Pandemic influenza, an aerosolized anthrax attack, a nuclear detonation, chemical or radiological exposure, and other known and emerging threats and disasters are all potential threats to the United States. To combat these, one enterprise – comprising many collaborating federal agencies – is preparing to provide the necessary medical products when and where they are needed.
As the Ebola outbreak spread to multiple countries in West Africa and became a public health emergency of international concern, federal agencies in the United States pulled together quickly to review the vaccines, diagnostics, and therapeutics the agencies were supporting. Collectively known as medical countermeasures, these products were in various states of early development; none had reached clinical trials.
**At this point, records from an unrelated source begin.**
File: src/mfcd_pkg.sv
// ----------------------------------------------------------------------------
// mfcd_pkg
// Shared widths, reset values, register indexes and stage payload types for
// the motion fall and collision detector.
// ----------------------------------------------------------------------------
package mfcd_pkg;

  localparam int AxisW     = 16;
  localparam int AngleW    = 12;
  localparam int AngleLimW = 11;
  localparam int LimitW    = 16;
  localparam int SquareW   = 31;
  localparam int SumW      = 32;
  localparam int MagW      = 16;
  localparam int CfgIndexW = 2;
  localparam int CfgDataW  = 16;

  localparam logic [AngleLimW-1:0] AngleLimitReset = AngleLimW'(600);
  localparam logic [LimitW-1:0]    AccelLowReset   = LimitW'(10000);
  localparam logic [LimitW-1:0]    AccelHighReset  = LimitW'(20000);
  localparam logic [LimitW-1:0]    RateLimitReset  = LimitW'(100);

  typedef enum logic [CfgIndexW-1:0] {
    REG_ANGLE_LIMIT,
    REG_ACCEL_LOW,
    REG_ACCEL_HIGH,
    REG_RATE_LIMIT
  } cfg_reg_t;

  typedef struct packed {
    logic            valid;
    logic            tilt;
    logic [SumW-1:0] accel_sum;
    logic [SumW-1:0] rate_sum;
  } mfcd_sum_t;

  typedef struct packed {
    logic            valid;
    logic            tilt;
    logic [MagW-1:0] accel_mag;
    logic [MagW-1:0] rate_mag;
  } mfcd_root_t;

endpackage

File: src/mfcd_isqrt_pipe.sv
// ----------------------------------------------------------------------------
// mfcd_isqrt_pipe
// Floor square root of both sums, one result bit per register stage,
// restoring digit-by-digit method.
// ----------------------------------------------------------------------------
module mfcd_isqrt_pipe (
  input  logic                 clk,
  input  logic                 rst,
  input  logic                 adv,
  input  mfcd_pkg::mfcd_sum_t  sum_in,
  output mfcd_pkg::mfcd_root_t root_out
);
  import mfcd_pkg::*;

  localparam int RemW   = MagW + 1;
  localparam int Stages = MagW;

  typedef struct packed {
    logic [RemW-1:0] rem;
    logic [MagW-1:0] root;
  } lane_t;

  typedef struct packed {
    logic            valid;
    logic            tilt;
    logic [SumW-1:0] accel_n;
    logic [SumW-1:0] rate_n;
    lane_t           accel;
    lane_t           rate;
  } stage_t;

  function automatic lane_t root_step(lane_t cur, logic [1:0] pair);
    logic [RemW+1:0] shifted;
    logic [RemW+1:0] trial;
    lane_t           nxt;
    shifted = {cur.rem, pair};
    trial   = {{(RemW - MagW){1'b0}}, cur.root, 2'b01};
    if (shifted >= trial) begin
      nxt.rem  = RemW'(shifted - trial);
      nxt.root = {cur.root[MagW-2:0], 1'b1};
    end else begin
      nxt.rem  = RemW'(shifted);
      nxt.root = {cur.root[MagW-2:0], 1'b0};
    end
    return nxt;
  endfunction

  stage_t stg [Stages+1];

  assign stg[0].valid   = sum_in.valid;
  assign stg[0].tilt    = sum_in.tilt;
  assign stg[0].accel_n = sum_in.accel_sum;
  assign stg[0].rate_n  = sum_in.rate_sum;
  assign stg[0].accel   = '0;
  assign stg[0].rate    = '0;

  for (genvar k = 0; k < Stages; k++) begin : g_stage
    always_ff @(posedge clk) begin
      if (rst) begin
        stg[k+1].valid <= 1'b0;
      end else if (adv) begin
        stg[k+1].valid   <= stg[k].valid;
        stg[k+1].tilt    <= stg[k].tilt;
        stg[k+1].accel_n <= stg[k].accel_n;
        stg[k+1].rate_n  <= stg[k].rate_n;
        stg[k+1].accel   <= root_step(stg[k].accel, stg[k].accel_n[SumW-1-2*k -: 2]);
        stg[k+1].rate    <= root_step(stg[k].rate, stg[k].rate_n[SumW-1-2*k -: 2]);
      end
    end
  end

  assign root_out.valid     = stg[Stages].valid;
  assign root_out.tilt      = stg[Stages].tilt;
  assign root_out.accel_mag = stg[Stages].accel.root;
  assign root_out.rate_mag  = stg[Stages].rate.root;

endmodule

File: config.mk
export PLATFORM = sky130hd
export DESIGN_NAME = mfcd_isqrt_pipe
export DESIGN_NICKNAME = d
export VERILOG_FILES = /design/src/mfcd_pkg.sv /design/src/mfcd_isqrt_pipe.sv
export SDC_FILE = /design/constraint.sdc
export NUM_CORES = 2
export LEC_CHECK = 0
export ABC_AREA = 1
export BUFFER_PORTS_ARGS = -buffer_cell sky130_fd_sc_hd__buf_4
export CAP_MARGIN = 20
export CORE_UTILIZATION = 65
export DETAILED_ROUTE_END_ITERATION = 8
export MAX_ROUTING_LAYER = met4
export PLACE_DENSITY = 0.85
export SETUP_SLACK_MARGIN = 0.02
export SLEW_MARGIN = 10
export SYNTH_ARGS = -nofsm -noshare
export SYNTH_HDL_FRONTEND = slang
export SYNTH_SLANG_ARGS = --single-unit
File: constraint.sdc
create_clock -name clk -period 95 [get_ports clk]
set_input_delay 4.75 -clock clk [delete_from_list [all_inputs] [get_ports clk]]
set_output_delay 4.75 -clock clk [all_outputs]
set_load 0.01 [all_outputs]
== Word level (Yosys, flattened, before mapping) ==
Cells that the tools add are included.

* Flip-flop bits (word level): 1506
* Bits in latches: 0
* RAM bits: 0
* Memory bits (read-only): 0
* Memories kept: 0

* $add $sub $neg: 30
* Multipliers: 0
* Div/mod/pow operators: 0
* Magnitude comparators: 32
* Equality and inequality tests: 0
* Shift operators: 0
* Mux-type cells: 32
* Bitwise gates (word level): 1
* Reduce and logical (&&, ||, !) cells: 1

{| class="wikitable"
|+ Operators with widths
! cell !! number
|-
| 33-bit 2-to-1 mux || 28
|-
| 19-bit by 18-bit greater-or-equal comparator with 1-bit output || 30
|-
| 17-bit subtractor || 28
|-
| 18-bit 2-to-1 mux || 2
|-
| 2-bit by 1-bit subtractor with 3-bit output, second input constant || 2
|-
| 2-bit by 1-bit greater-or-equal comparator with 1-bit output, second input constant || 2
|-
| 1-bit 2-to-1 mux || 2
|-
| 2-bit AND reduction || 1
|-
| 1-bit inverter || 1
|}

== Longest topological paths before layout ==
* Word-level depth: 2
* Mapped depth: 14
* Gate-level depth less buffers: 14

== Least setup slack after synthesis ==
Ideal clock, no wire load.

* Path type: input to register
* From: input port adv
* To: register stg (netlist bit root_out[0]), enable pin
* Arrival time: 56.743 ns
* Required time: 92.106 ns
* Slack: 35.363 ns
* Stages on the path: 4
* Path through: clkbuf_1 clkinv_1 clkbuf_1 nor2_1

* Word-level cells in the longest chain between the ends: 1

{| class="wikitable"
|+ RTL lines
! what !! line !! RTL
|-
| start: declaration || mfcd_isqrt_pipe.sv:9 || <nowiki>input logic adv,</nowiki>
|-
| 2-bit AND reduction (no source line) || -- ||
|-
| end: declaration || mfcd_isqrt_pipe.sv:48 || <nowiki>stage_t stg [Stages+1];</nowiki>
|}

No other way between the ends.
A chain may end at the register's enable or synchronous reset.

== Worst setup path in the final report ==
* From: input port adv
* To: register stg[1320] in the netlist's numbering, enable pin

The elaborated chain is that of the path after synthesis.

==> summary.md <==
| Metric | Value |
|---|---|
| Dominant synthesized flop cell | `edfxtp_1` |
| Slew of the pin with the lowest slew margin | `1.09 ns` |
| CP Launch Type | `input pin` |
| Fillers | `7,171` |
| Pre-CTS setup slack | `84.61 ns` |
| Fin nets | `7,454` |
| Crit Path Max Fanout | `178` |
| Outcome | `finished, final reports clean` |
| Detail Route Antenna Nets | `0` |
| Grt total ovfl | `0` |
| Setup Fix Bufs, Post-CTS | `0` |
| Vias in the first global route | `44,318` |
| Post-Syn Area | `65,300 µm²` |
| Vias/cell | `5.41` |
| Die width | `319 µm` |
| Final setup viols | `0` |
| Port Buf Inserts | `102` |
| Final hold vios | `0` |
| Pleak | `32.3 nW` |
| Yosys top cell by area | `edfxtp_1` |
| Worst hold stages | `0` |
| Post-CTS Resized | `0` |
| Critical path arrival | `9.89 ns` |
| Die Y | `319 µm` |
| Top cell type's share of synthesized area | `57.1%` |
| Clk root buf | `clkbuf_16` |
| Post-DP HPWL | `101,000 µm` |
| Largest cells by area after synthesis | `edfxtp_1 57%, nand2_1 13%, inv_1 7.0%` |
| Tot GR Track Use | `28.1%` |
| Yosys reg bits | `1,258` |
| Final min period | `9.53 ns` |
| Final Cycle Share | `10.0%` |
| Initial antenna violation count | `0` |
| TritonCTS clock tree | `done` |
| Clk network pwr share | `39.2%` |
| Classification of the worst setup path | `in -> reg` |
| Clock-pin slew on the worst setup and hold paths | `0.06 ns` |
| WL/cell | `16.3 µm` |
| Logic pwr share | `10.1%` |
| Core ar. | `99,000 µm²` |
| CTS H-tree depth | `4` |
| Number of synthesized flops with an enable pin | `1,242` |
| Post-synth ARST share | `0%` |
| Drt drc | `0` |
| Gpl congestion | `0.941` |
| # hold bufs at CTS | `0` |
| Sw power | `0.321 mW` |
| DR pass1 iterations | `9` |
| Die Area | `102,000 µm²` |
| Post-Syn Instances | `6,931` |
| Ports | `103` |
| Area Overhead vs Synth | `9.34%` |
| Initial Util | `65.9%` |
| Setup ws final | `85.47 ns` |
| Max-slew headroom | `27.6%` |
| CTS buffer count | `130` |
| R2R cell count | `11` |
| Register area | `37,600 µm²` |
| Max Buffers Root-to-Sink | `3` |
| Fmax achieved | `0.105 GHz` |
| Seq pwr share | `50.7%` |
| Multi-input gate area | `22,300 µm²` |
| Unique masters post-synth | `50` |
| Tot Pwr | `1.30 mW` |
| Largest net degree at the start of global routing | `179` |
| Post-synthesis sequential area ratio | `57.6%` |
| Sw Ratio | `24.8%` |
| Pwr/cell area | `18.2 nW/µm²` |
| Total number of vias | `45,843` |
| Antenna cell count | `0` |
| R2r setup slk | `92.10 ns` |
| Mean Syn Cell Area | `9.42 µm²` |
| Clock sinks | `1,258` |
| Worst hold path class | `reg -> reg` |
| Setup_tns | `0 ns` |
| WHS Endpoint | `stg[1656]` |
| # rows | `115` |
| Pint | `0.974 mW` |
| Crit. End Element | `flop` |
| Maximum VDD drop | `0.0185 mV` |
| Crit path required time | `95.35 ns` |
| Worst-Skew Late Latency | `0.75 ns` |
| Reg2reg end | `stg[809]` |
| DRT iter0 DRCs | `3,783` |
| Clk_skew | `0.0233 ns` |
| FF-to-FF Start | `stg[927]` |
| Hold_sp | `stg[1788]` |
| Final max-slew violation count | `0` |
| RSZ-0062 raised after global routing | `no` |
| Share of layout cells above drive strength 1 | `6.38%` |
| First-pass GRT wire length | `222,000 µm` |
| # Max-Cap Violations | `0` |
| Routed Wire Length | `138,000 µm` |
| Number of synthesis warnings | `0` |
-- kinds of logic (layout without fill, tap and decap cells) --
family / count (synthesis) / after routing / share of synthesized area, %
xor gates and xnor gates: 172 / 172 / 2.31
other: 1 / 2 / 0.00574
adders and majority gates: 304 / 304 / 5.83
AOI/OAI and AO/OA: 434 / 434 / 3.47
DFF: 1258 / 1258 / 57.6
buffers and inverters: 1332 / 1583 / 8.21
and+or+nand+nor: 3430 / 3430 / 22.5
-- stage by stage --
stage / area, µm² / utilization (%) / hold WS [ns] / instances
final: 71400 / 72.1 / 0.407 / 8470
after floorplan: 65300 / - / 0.400 / 6932
after CTS: 71300 / 72.1 / 0.406 / 8468
after global routing: 71400 / 72.1 / 0.411 / 8470
after global placement: 67100 / 67.8 / 0.401 / 8234
after detailed placement: 67100 / 67.8 / 0.405 / 8234
-- worst max-delay path: stages --
cell and delay, ns:
buf_4 0.19, clkinv_1 0.43, nor2_4 0.18, buf_4 0.80, buf_12 0.57, buf_12 0.68, buf_4 0.63, buf_12 0.34
buf_4 0.78
-- final cells by class --
| cell class | count | area share, % |
|---|---|---|
| flip-flops and latches | 1258 | 52.7 |
| multi-input cells | 4342 | 31.3 |
| inverters | 1225 | 6.44 |
| clock buffers | 149 | 4.66 |
| well taps | 1287 | 2.26 |
| repair buffers | 124 | 1.36 |
| clock inverters | 85 | 1.32 |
The agency representatives quickly made decisions about how to use the authority, funding, and technical expertise from each agency to move as many products as rapidly as possible into clinical trials and get them into the hands of doctors and patients to prevent or treat this potentially deadly infection.
The National Institutes of Health (NIH), Biomedical Advanced Research and Development Authority (BARDA), Centers for Disease Control and Prevention (CDC), and Department of Defense provided funding, facilities, and technical support to private sector companies to bring three vaccines to phase 1 and 2 clinical trials to test safety and efficacy. BARDA also began working with the companies to scale up and improve manufacturing processes and support other advanced development work to increase the supply of candidate countermeasures. BARDA and NIH provided funding and technical assistance to private companies to move forward with development of therapeutics, including ZMapp, a monoclonal antibody cocktail, the components of which are manufactured in tobacco plants. BARDA also is partnering with companies on ways to make similar therapeutics in Chinese hamster ovary (CHO) cells, a modern, scalable monoclonal antibody production platform that will facilitate manufacturing large quantities of the drug.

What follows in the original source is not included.